Increase poundage to 70lb
Change arrow weight (don't think I can get much lighter, but maybe a little)
Lower anchor to increase distance between peep and nock
change to smaller x 31 scope
Any others I may have missed

Changing the bow won't be a problem as I'm looking at getting a new setup would like to stay with another apex 8 as I shoot it well. Also know I'll have to get a bigger sight as I just have the 2" of travel model now so new sight/scope isn't an issue either.


----------



## WhitBri

Oh and I will be buying arrows for it as well, won't be shooting x cutters but would like to stay with the GT line. Maybe 22's, ultralights, or pro hunters


----------



## mag41vance

WhitBri said:


> Oh and I will be buying arrows for it as well, won't be shooting x cutters but would like to stay with the GT line. Maybe 22's, ultralights, or pro hunters


 Extend your sight out less than currently
You can move your peep(raise) but it will more than likely effect your normal anchor point.


----------



## rogersaddler

mag41vance said:


> Extend it out less


This and raise you're peep up


----------



## bigHUN

shortening the sight radius may decrease the accuracy :set1_thinking: longer is better but that means you need to hold way more steadier.
#1 - how far is your scope pin right now? 
i.e. my sight radius (peep center to scope pin) is 32.3" with 7" extension (my sight have 9" extension)
#2 - what release you are using right now? 
i.e. changing the release usually will move your anchor point, try couple and you will see which one fits the lower peep....
#3 - I have a 120 yard sight tape, 35mm scope, nano XR 410 shafts weighting 394 grains, when I lower the scope (90 meter shot) still plenty of clearance. The distance between the 20y to 80y sightmark I have is 1.387"


----------



## field14

Attach a photo of how you have your vertical site bar attached to your site extension. Need to see that.

field14 (Tom D.)


----------



## WhitBri

field14 said:


> Attach a photo of how you have your vertical site bar attached to your site extension. Need to see that.
> 
> field14 (Tom D.)











Set at 70


----------



## edgerat

Do you have the travel in that AX2000 to get to 100? Going to a smaller arrow (Ultralight if you want to stick with GT) will help, you may still need to go to a smaller scope housing in order to clear at 101y.


----------



## WhitBri

Not in the 2000 but I have a 3000 as well. But would buy a 4500 if needed


----------



## WhitBri

edgerat said:


> Do you have the travel in that AX2000 to get to 100? Going to a smaller arrow (Ultralight if you want to stick with GT) will help, you may still need to go to a smaller scope housing in order to clear at 101y.
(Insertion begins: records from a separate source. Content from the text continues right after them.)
Background: an optimization exercise with open tools, aiming at small area, a short achievable clock period and few clock cycles per item. Do not read the settings as production practice. RTL that was checked went through simulation tests only; none was proved equivalent to the original.

==> inputs of 12-19 <==
==> flow/design.v (excerpt) <==
module softsign_activation_top (
  input  logic                           clk,
  input  logic                           rst_n,
  input  logic                           in_tvalid,
  output logic                           in_tready,
  input  logic [ssa_pkg::SAMPLE_W-1:0]   in_tdata,
  output logic                           out_tvalid,
  input  logic                           out_tready,
  output logic [ssa_pkg::RESULT_W-1:0]   out_tdata,
  input  logic                           cfg_psel,
  input  logic                           cfg_penable,
  input  logic                           cfg_pwrite,
  input  logic [ssa_pkg::CFG_ADDR_W-1:0] cfg_paddr,
  input  logic [ssa_pkg::CFG_DATA_W-1:0] cfg_pwdata,
  output logic [ssa_pkg::CFG_DATA_W-1:0] cfg_prdata,
  output logic                           cfg_pready
);
  localparam int STEPS_PER_REG = 2;
  localparam int NS  = ssa_pkg::DIV_STEPS;
  localparam int DW  = ssa_pkg::DEN_W;
  function automatic integer roff(input integer j);
    roff = 17 * j + (j * (j - 1)) / 2;
  endfunction
  function automatic integer qoff(input integer j);
    qoff = (j * (j - 1)) / 2;
  endfunction
  logic mode;
  logic adv;
  logic [NS:0]              vld_c, mode_c, neg_c;
  logic [roff(NS+1)-1:0]    rem_c;
  logic [(NS+1)*DW-1:0]     den_c;
  logic [qoff(NS+1)-1:0]    quo_c;
  assign in_tready = adv;
  ssa_cfg u_cfg (
    .clk         (clk),
    .rst_n       (rst_n),
    .cfg_psel    (cfg_psel),
    .cfg_penable (cfg_penable),
    .cfg_pwrite  (cfg_pwrite),
    .cfg_paddr   (cfg_paddr),
    .cfg_pwdata  (cfg_pwdata),
    .cfg_prdata  (cfg_prdata),
    .cfg_pready  (cfg_pready),
    .mode        (mode)
  );
  ssa_front u_front (
    .clk    (clk),
    .rst_n  (rst_n),
    .adv    (adv),
    .in_vld (in_tvalid),
    .sample (in_tdata),
    .mode   (mode),
    .vld_o  (vld_c[0]),
    .mode_o (mode_c[0]),
    .neg_o  (neg_c[0]),
  ...
==> flow/config.mk <==
export PLATFORM = sky130hd
export DESIGN_NAME = softsign_activation_top
export DESIGN_NICKNAME = softsign_activation_top
export VERILOG_FILES = /design/flow/design.v
export SDC_FILE = /design/flow/constraint.sdc
export NUM_CORES = 4
export LEC_CHECK = 0
export ABC_CLOCK_PERIOD_IN_PS = 3500
export CAP_MARGIN = 20
export CORE_MARGIN = 2
export CORE_UTILIZATION = 40
export SETUP_SLACK_MARGIN = 3.0
export SLEW_MARGIN = 20
==> flow/constraint.sdc <==
create_clock -name core_clock -period 6.5 [get_ports {clk}]
set_input_delay 1.3000 -clock core_clock [delete_from_list [all_inputs] [get_ports {clk}]]
set_output_delay 1.3000 -clock core_clock [all_outputs]
set_load 0.01 [all_outputs]
run.sh (not shown) runs the stock make flow with config.mk's settings and CLKGATE_MAP_FILE= SYNTH_SCRIPT=/design/flow/synth_recipe.tcl, a recipe that flattens the netlist after the stock synthesis.
==> 08-14: changes against 12-19 <==
--- a/flow/config.mk
+++ b/flow/config.mk
@@ -6,8 +6,6 @@
 export NUM_CORES = 4
 export LEC_CHECK = 0
-export ABC_CLOCK_PERIOD_IN_PS = 3500
 export CAP_MARGIN = 20
 export CORE_MARGIN = 2
 export CORE_UTILIZATION = 40
-export SETUP_SLACK_MARGIN = 3.0
 export SLEW_MARGIN = 20
==> flow_metrics.tcl <==
set metrics [dict create \
    dp_hpwl_um 74500 \
    status "no timing/DRC/antenna violations" \
    startpoint "g_step[3].g_reg.den_r[1]" \
    clkLatencyLatePin_ns 0.64 \
    met3_usage 0.0196 \
    final_cell_mix "edfxtp_1 (626), ha_1 (472), inv_1 (441)" \
    period_share 0.953 \
    slew_headroom 0.364 \
]
Source of the figures above: 08-14

==> flow_metrics.tcl <==
set metrics [dict create \
    status "no timing/DRC/antenna violations" \
    final_cell_mix "edfxtp_1 (626), inv_1 (372), ha_1 (367)" \
    met3_usage 0.0181 \
    cp_max_fo 8 \
    startpoint "g_step[11].g_reg.den_r[5]" \
    dp_hpwl_um 73700 \
    clkLatencyLatePin_ns 0.63 \
    dominant_cells "multi-input combinational cells" \
    place_congestion 0.909 \
]
Source of the figures above: 12-19

No functional check of the RTL was part of any run of this note.

---

==> inputs of run Y <==
softsign_activation_top, a different RTL version from the one above (not shown whole).
==> flow/config.mk <==
export PLATFORM = sky130hd
export DESIGN_NAME = softsign_activation_top
export DESIGN_NICKNAME = softsign_activation_top
export VERILOG_FILES = /design/flow/design.v
export SDC_FILE = /design/flow/constraint.sdc
export NUM_CORES = 4
export LEC_CHECK = 0
export CAP_MARGIN = 20
export CORE_MARGIN = 2
export CORE_UTILIZATION = 40
export SETUP_SLACK_MARGIN = 1.5
export SLEW_MARGIN = 20
==> flow/constraint.sdc <==
create_clock -name core_clock -period 6.5 [get_ports {clk}]
set_input_delay 1.3000 -clock core_clock [delete_from_list [all_inputs] [get_ports {clk}]]
set_output_delay 1.3000 -clock core_clock [all_outputs]
set_load 0.01 [all_outputs]
==> run Z (differences from run Y) <==
--- a/flow/design.v
+++ b/flow/design.v
@@ -54,15 +54,15 @@
   input  logic                         rst_n,
   input  logic                         adv,
   input  logic                         in_vld,
   input  logic [ssa_pkg::SAMPLE_W-1:0] sample,
   input  logic                         mode,
   output logic                         vld_o,
-  output logic                         mode_o,
   output logic                         neg_o,
-  output logic                         act_o,
+  output logic                         sub_o,
+  output logic                         add_o,
   output logic                         q_o,
   output logic [18:0]                  rem_o,
   output logic [ssa_pkg::DEN_W-1:0]    den_o
 );
   logic        v1, mode1, neg1;
   logic [15:0] m1, d1;
@@ -122,15 +122,15 @@
     end else if (adv) begin
       vld_o <= v2;
     end
   end
   always_ff @(posedge clk) begin
     if (adv) begin
-      mode_o <= mode2;
-      neg_o  <= neg2;
-      act_o  <= act1;
+      neg_o  <= neg2 & ~mode2;
+      sub_o  <= act1 & ~r1[18];
+      add_o  <= act1 & r1[18];
       den_o  <= ps + pc;
       rem_o  <= r1;
       q_o    <= ~r1[18] & (act0 | ~mode2);
     end
   end
 endmodule
@@ -401,57 +401,59 @@
   assign pc[30] = d[15];
   assign ps[31] = 1'b0;
   assign pc[31] = 1'b0;
 endmodule
 `timescale 1ns / 1ps
 module ssa_div_stage #(
-  parameter int RW = 18
+  parameter int RW = 19
 ) (
   input  logic [RW-1:0]             rem_i,
   input  logic [ssa_pkg::DEN_W-1:0] den,
-  input  logic                      act,
+  input  logic                      sub,
+  input  logic                      add,
   output logic [RW:0]               rem_o,
   output logic                      q,
-  output logic                      act_o
+  output logic                      sub_o,
+  output logic                      add_o
 );
   logic [RW:0] op;
-  logic        sub;
+  logic        act_o;
   generate
     if (RW >= ssa_pkg::DEN_W) begin : g_full
       assign op = (RW+1)'(den);
     end else begin : g_part
       assign op = {1'b0, den[RW-1:0]};
     end
     if (RW + 1 >= ssa_pkg::DEN_W) begin : g_act_full
       assign act_o = 1'b1;
     end else begin : g_act_part
       assign act_o = ~|den[ssa_pkg::DEN_W-1:RW+1];
     end
   endgenerate
-  assign sub   = act & ~rem_i[RW-1];
-  assign rem_o = {rem_i, 1'b0} + ((sub ? ~op : (act ? op : '0))) + (RW+1)'(sub);
-  assign q     = act & ~rem_o[RW];
+  assign rem_o = {rem_i, 1'b0} + ((sub ? ~op : '0) | (add ? op : '0)) + (RW+1)'(sub);
+  assign q     = (sub | add) & ~rem_o[RW];
+  assign sub_o = act_o & ~rem_o[RW];
+  assign add_o = act_o & rem_o[RW];
 endmodule
 `timescale 1ns / 1ps
 module ssa_back (
   input  logic                         clk,
   input  logic                         rst_n,
   input  logic                         vld_i,
-  input  logic                         mode_i,
   input  logic                         neg_i,
   input  logic [14:0]                  quo_i,
   output logic                         adv,
   output logic                         out_vld,
   input  logic                         out_rdy,
   output logic [ssa_pkg::RESULT_W-1:0] out_data
 );
   logic                         ovld, svld, adv_r;
   logic [ssa_pkg::RESULT_W-1:0] odata, sdata;
   logic [ssa_pkg::RESULT_W-1:0] res;
   logic                         pop, push;
-  assign res  = (neg_i && !mode_i) ? 16'(-{1'b0, quo_i}) : {1'b0, quo_i};
+  assign res  = neg_i ? 16'(-{1'b0, quo_i}) : {1'b0, quo_i};
   assign adv  = adv_r;
   assign pop  = ovld && out_rdy;
   assign push = adv && vld_i;
   always_ff @(posedge clk) begin
     if (!rst_n) begin
       ovld  <= 1'b0;
@@ -497,24 +499,24 @@
   input  logic                           cfg_pwrite,
   input  logic [ssa_pkg::CFG_ADDR_W-1:0] cfg_paddr,
   input  logic [ssa_pkg::CFG_DATA_W-1:0] cfg_pwdata,
   output logic [ssa_pkg::CFG_DATA_W-1:0] cfg_prdata,
   output logic                           cfg_pready
 );
-  localparam int STEPS_PER_REG = 2;
+  localparam int STEPS_PER_REG = 1;
   localparam int NS  = ssa_pkg::DIV_STEPS;
   localparam int DW  = ssa_pkg::DEN_W;
   function automatic integer roff(input integer j);
     roff = 18 * j + (j * (j - 1)) / 2;
   endfunction
   function automatic integer qoff(input integer j);
     qoff = (j * (j - 1)) / 2;
   endfunction
   logic mode;
   logic adv;
-  logic [NS:0]              vld_c, mode_c, neg_c, act_c;
+  logic [NS:0]              vld_c, neg_c, sub_c, add_c;
   logic [roff(NS+1)-1:0]    rem_c;
   logic [(NS+1)*DW-1:0]     den_c;
   logic [qoff(NS+1)-1:0]    quo_c;
   assign in_tready = adv;
   ssa_cfg u_cfg (
     .clk         (clk),
@@ -533,88 +535,84 @@
     .rst_n  (rst_n),
     .adv    (adv),
     .in_vld (in_tvalid),
     .sample (in_tdata),
     .mode   (mode),
     .vld_o  (vld_c[1]),
-    .mode_o (mode_c[1]),
     .neg_o  (neg_c[1]),
-    .act_o  (act_c[1]),
+    .sub_o  (sub_c[1]),
+    .add_o  (add_c[1]),
     .q_o    (quo_c[qoff(1)]),
     .rem_o  (rem_c[roff(1) +: 19]),
     .den_o  (den_c[DW +: DW])
   );
-  assign vld_c[0]  = 1'b0;
-  assign mode_c[0] = 1'b0;
-  assign neg_c[0]  = 1'b0;
-  assign act_c[0]  = 1'b0;
+  assign vld_c[0] = 1'b0;
+  assign neg_c[0] = 1'b0;
+  assign sub_c[0] = 1'b0;
+  assign add_c[0] = 1'b0;
   assign rem_c[0 +: 18] = '0;
   assign den_c[0 +: DW] = '0;
   for (genvar j = 1; j < NS; j++) begin : g_step
     localparam int RW = 18 + j;
     logic [RW:0]   rem_n;
-    logic          qb;
-    logic          act_n;
+    logic          qb, sub_n, add_n;
     logic [j:0]    quo_n;
     ssa_div_stage #(.RW(RW)) u_div (
       .rem_i (rem_c[roff(j) +: RW]),
       .den   (den_c[j*DW +: DW]),
-      .act   (act_c[j]),
+      .sub   (sub_c[j]),
+      .add   (add_c[j]),
       .rem_o (rem_n),
       .q     (qb),
-      .act_o (act_n)
+      .sub_o (sub_n),
+      .add_o (add_n)
     );
-    if (j == 0) begin : g_q0
-      assign quo_n = qb;
-    end else begin : g_qn
-      assign quo_n = {quo_c[qoff(j) +: j], qb};
-    end
+    assign quo_n = {quo_c[qoff(j) +: j], qb};
     if (((j + 1) % STEPS_PER_REG == 0) || (j == NS - 1)) begin : g_reg
-      logic          vld_r, mode_r, neg_r, act_r;
+      logic          vld_r, neg_r, sub_r, add_r;
       logic [RW:0]   rem_r;
       logic [DW-1:0] den_r;
       logic [j:0]    quo_r;
       always_ff @(posedge clk) begin
         if (!rst_n) begin
           vld_r <= 1'b0;
         end else if (adv) begin
           vld_r <= vld_c[j];
         end
       end
       always_ff @(posedge clk) begin
         if (adv) begin
-          mode_r <= mode_c[j];
           neg_r  <= neg_c[j];
-          act_r  <= act_n;
+          sub_r  <= sub_n;
+          add_r  <= add_n;
           rem_r  <= rem_n;
           den_r  <= den_c[j*DW +: DW];
           quo_r  <= quo_n;
         end
       end
       assign vld_c[j+1]                 = vld_r;
-      assign mode_c[j+1]                = mode_r;
       assign neg_c[j+1]                 = neg_r;
-      assign act_c[j+1]                 = act_r;
+      assign sub_c[j+1]                 = sub_r;
+      assign add_c[j+1]                 = add_r;
       assign rem_c[roff(j+1) +: RW + 1] = rem_r;
       assign den_c[(j+1)*DW +: DW]      = den_r;
       assign quo_c[qoff(j+1) +: j + 1]  = quo_r;
     end else begin : g_comb
       assign vld_c[j+1]                 = vld_c[j];
-      assign mode_c[j+1]                = mode_c[j];
       assign neg_c[j+1]                 = neg_c[j];
-      assign act_c[j+1]                 = act_n;
+      assign sub_c[j+1]                 = sub_n;
+      assign add_c[j+1]                 = add_n;
       assign rem_c[roff(j+1) +: RW + 1] = rem_n;
       assign den_c[(j+1)*DW +: DW]      = den_c[j*DW +: DW];
       assign quo_c[qoff(j+1) +: j + 1]  = quo_n;
     end
   end
   ssa_back u_back (
     .clk      (clk),
     .rst_n    (rst_n),
     .vld_i    (vld_c[NS]),
-    .mode_i   (mode_c[NS]),
     .neg_i    (neg_c[NS]),
     .quo_i    (quo_c[qoff(NS) +: NS]),
     .adv      (adv),
     .out_vld  (out_tvalid),
     .out_rdy  (out_tready),
     .out_data (out_tdata)
- ABC_AREA: unset -> 1
- SETUP_SLACK_MARGIN: 1.5 -> 3.25
==> results.txt <==
Slew Limit Headroom: run Y 0.3467; run Z 0.3165
Post-placement worst setup slack: run Y -0.05069 ns; run Z 3.014 ns
Horiz. Die Dim: run Y 352.2 µm; run Z 401.1 µm
Number of signal-net inverters in the final layout: run Y 271; run Z 626
Most common cell after layout, fill and taps aside: run Y sky130_fd_sc_hd__edfxtp_1; run Z sky130_fd_sc_hd__nand2_1
Capture instance of the worst register-to-register path: run Y g_step[13].g_reg.rem_r[29]$_DFFE_PP_; run Z u_front.pc[19]$_SDFFCE_PN0P_
Number of nets in the layout: run Y 5,525; run Z 7,272
WP buf/inv: run Y 5; run Z 4
ClkCell Share: run Y 0.04146; run Z 0.05623
Placed cell count: run Y 6,308; run Z 8,533
Flip-flop and latch area: run Y 20,110 µm²; run Z 32,420 µm²
Post-synthesis share of cell area spent on xor and xnor gates: run Y 0.1252; run Z 0.04796
Post-synth EDFFs: run Y 659; run Z 1,065
Largest register FFs: run Y 217; run Z 403
Vias per std cell: run Y 5.074; run Z 5.156
Worst Path Required: run Y 6.89 ns; run Z 7.01 ns
Die Y-Extent: run Y 352.2 µm; run Z 401.1 µm
Run status: run Y no timing/DRC/antenna violations; run Z no timing/DRC/antenna violations
Estimated wirelength of the detail-placed design: run Y 75,660 µm; run Z 122,300 µm
Launch instance of the worst min-delay path: run Y g_step[13].g_reg.neg_r$_DFFE_PP_; run Z g_step[12].g_reg.quo_r[5]$_DFFE_PP_
Max-area cell class: run Y multi-input combinational cells; run Z sequential cells
Testbench counts of run Z, summed over its fixed seeds: cycles 16,288, items 16,000.
Function not checked in run Y: the RTL went through the layout flow alone.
Will the ultra lights gain me much as the x cutters are about the same weight


----------



## rock monkey

all you need is a longer vertical bar for the sight. nothing more, nothing less. changing to a smaller diameter scope body would be a good idea also. no need to see part of the hemisphere in the round target games.

if, by your specs, cant reach 100yds, you have more issues than i. your set-up should EASILY reach that far. olympic recurves can do it, so what cant a compound?

you've been sold on the fact that a bow cant shoot over 50yds.


----------



## Brown Hornet

Dump the ginormous arrows....if you can't get the distance it's because of arrow and scope contact. 

If your shooting field...or building a pure field/Redding style setup those giant things are going to gain you nothing but trashed arrows and lost points from kiss outs and pissed off shooting partners. 

Another key and the main one is to set your peep at a longer distance. I have shot fatties at my short 27 3/4" dl at 90m with no issues....and I haven't shot more then 60lbs for target since the 90s or early 2000s. If you don't get clearance in the 60 lb range your not going to get it jumping up in lbs unless your jut barely not getting there. 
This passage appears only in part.